Workers Not Recognized on new Cluster

High

Hey Team,

So I’m trying to manually setup a ray cluster out on two ec2 instances (one head, one worker node), both with 16 cpus each, and for some reason every time I apply the ‘manual installation’ steps it appears that the workers are not added correctly. They actually appear to be added as ‘head’ nodes since they are not tucked under the ‘head node’ ip as they normally are when running locally.

On the head node I ran ray start --head --port=6379

On the worker node I ran ray start --address=HEAD_NODE_IP:6379

Open up the UI on the head node and sure enough, I see just two nodes with no workers.

I also tried setting the number of CPUs manually but without luck.

Two nodes is what we expect – a head node and a worker node.
Since there are no Ray workloads running yet, there are no worker processes.

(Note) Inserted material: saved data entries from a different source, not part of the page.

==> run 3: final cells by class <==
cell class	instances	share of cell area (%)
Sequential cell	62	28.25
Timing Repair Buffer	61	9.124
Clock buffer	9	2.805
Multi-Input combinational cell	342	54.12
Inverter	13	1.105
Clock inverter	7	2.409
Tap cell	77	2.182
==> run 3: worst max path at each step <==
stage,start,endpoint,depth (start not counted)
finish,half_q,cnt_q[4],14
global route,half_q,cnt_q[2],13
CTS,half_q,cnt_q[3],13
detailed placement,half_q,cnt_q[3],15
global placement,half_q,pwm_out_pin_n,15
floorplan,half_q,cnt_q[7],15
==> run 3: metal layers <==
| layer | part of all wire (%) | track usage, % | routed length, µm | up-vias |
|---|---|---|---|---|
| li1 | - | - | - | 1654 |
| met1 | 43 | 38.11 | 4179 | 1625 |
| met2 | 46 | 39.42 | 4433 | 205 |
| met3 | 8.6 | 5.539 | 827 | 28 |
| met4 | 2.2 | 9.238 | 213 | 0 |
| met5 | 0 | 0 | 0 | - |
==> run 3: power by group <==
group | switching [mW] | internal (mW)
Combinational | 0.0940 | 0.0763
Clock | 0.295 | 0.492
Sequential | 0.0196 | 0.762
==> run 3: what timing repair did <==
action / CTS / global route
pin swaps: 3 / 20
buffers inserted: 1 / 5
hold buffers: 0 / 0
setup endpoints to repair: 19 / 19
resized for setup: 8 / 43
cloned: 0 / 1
$ cat src/logic/pbcs_pkg.sv
// Purpose: Constants for the basic control and status management registers
// Assumes: Clause-22 style serial management frames, 50 MHz system clock
// Notes:   Every offset, reset value and count lives here, with control and status field positions; frame field slices are literals in pbcs_regs
package pbcs_pkg;

    // ****************************************************************
    // Register offsets and whole-word reset values
    // ****************************************************************
    localparam logic [4:0]  REG_CONTROL    = 5'h00;
    localparam logic [4:0]  REG_STATUS     = 5'h01;
    localparam logic [15:0] CONTROL_RESET  = 16'h0140;
    localparam logic [15:0] STATUS_RESET   = 16'h0141;

    // ****************************************************************
    // Control field positions
    // ****************************************************************
    localparam int SOFT_RESET_BIT = 15;
    localparam int LOOPBACK_BIT   = 14;
    localparam int SPEED_LSB_BIT  = 13;
    localparam int POWER_DOWN_BIT = 11;
    localparam int ISOLATE_BIT    = 10;
    localparam int DUPLEX_BIT     = 8;
    localparam int SPEED_MSB_BIT  = 6;
    // Bits that never change, whatever software writes
    localparam logic [15:0] CONTROL_FIXED_MASK = 16'h2140;

    // ****************************************************************
    // Status field positions
    // ****************************************************************
    localparam logic [15:0] STATUS_LEGACY_MASK = 16'hFE00;
    localparam int          EXT_STATUS_BIT     = 8;
    localparam int          PREAMBLE_SUPP_BIT  = 6;

    // ****************************************************************
    // Management frame layout
    // ****************************************************************
    localparam logic [1:0] OP_READ   = 2'h2;
    localparam logic [1:0] OP_WRITE  = 2'h1;
    localparam logic [4:0] HDR_LAST  = 5'h0B;
    localparam logic [4:0] DATA_LAST = 5'h0F;

    // ****************************************************************
    // Soft reset hold time
    // ****************************************************************
    localparam int CLK_PERIOD_NS     = 20;
    localparam int SOFT_RESET_NS     = 1000;
    localparam int SOFT_RESET_CYCLES =
        (SOFT_RESET_NS + CLK_PERIOD_NS - 1) / CLK_PERIOD_NS;
    localparam logic [5:0] SOFT_RESET_COUNT = 6'(SOFT_RESET_CYCLES);

    // Frame receiver states
    typedef enum logic [2:0] {
        PBCS_IDLE,
        PBCS_START,
        PBCS_HEADER,
        PBCS_TURN,
        PBCS_DATA
    } pbcs_state_t;

endpackage
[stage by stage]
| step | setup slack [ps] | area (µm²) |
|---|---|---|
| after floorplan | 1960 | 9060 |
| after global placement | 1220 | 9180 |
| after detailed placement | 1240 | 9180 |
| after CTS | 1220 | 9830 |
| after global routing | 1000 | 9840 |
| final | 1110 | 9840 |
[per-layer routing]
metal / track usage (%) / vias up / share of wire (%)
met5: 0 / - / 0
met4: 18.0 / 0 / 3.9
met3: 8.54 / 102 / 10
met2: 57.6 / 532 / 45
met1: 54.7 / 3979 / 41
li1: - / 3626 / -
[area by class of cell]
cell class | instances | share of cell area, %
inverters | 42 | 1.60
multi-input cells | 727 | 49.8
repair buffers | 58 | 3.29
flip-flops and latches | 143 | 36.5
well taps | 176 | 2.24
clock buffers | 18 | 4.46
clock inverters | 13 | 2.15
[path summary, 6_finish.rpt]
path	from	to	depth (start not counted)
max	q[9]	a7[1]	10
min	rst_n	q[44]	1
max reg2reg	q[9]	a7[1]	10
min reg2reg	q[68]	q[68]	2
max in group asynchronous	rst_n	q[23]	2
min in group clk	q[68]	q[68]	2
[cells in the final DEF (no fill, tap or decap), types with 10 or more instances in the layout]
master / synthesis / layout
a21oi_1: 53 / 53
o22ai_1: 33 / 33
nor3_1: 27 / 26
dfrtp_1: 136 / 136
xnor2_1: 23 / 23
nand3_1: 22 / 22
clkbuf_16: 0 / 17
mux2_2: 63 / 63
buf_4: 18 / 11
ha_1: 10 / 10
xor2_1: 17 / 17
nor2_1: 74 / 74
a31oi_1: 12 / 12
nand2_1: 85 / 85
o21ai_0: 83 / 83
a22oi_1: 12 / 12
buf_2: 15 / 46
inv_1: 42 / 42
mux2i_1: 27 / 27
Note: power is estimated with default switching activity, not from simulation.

The distinction between Ray worker nodes and Ray worker processes is confusing – I wish the terminology were better.

Let me know if I’ve understood your post correctly.

If I haven’t understood correctly, could you past a screenshot of what you’re seeing in the Ray Dashboard?

Hey Dmitri! - thx for the quick reply.

So below you will find what I expected (perhaps wrongly). As you can see, there are as many workers as I have CPUs under the HEAD local host node. The workers are also referenced in the ‘WORKER’ tab when I click into the Nodes detail.

After running the on-prem setup against our 2 EC2 instances, I don’t see any registered workers when you expand the Node and ‘WORKER’ tab shows 0 workers.

@aguo @sangcho might know more here

Hi,
Did you try adding the -node-ip-address=… argument when starting the head and the worker nodes? This should be the particular IP address of that machine in the network.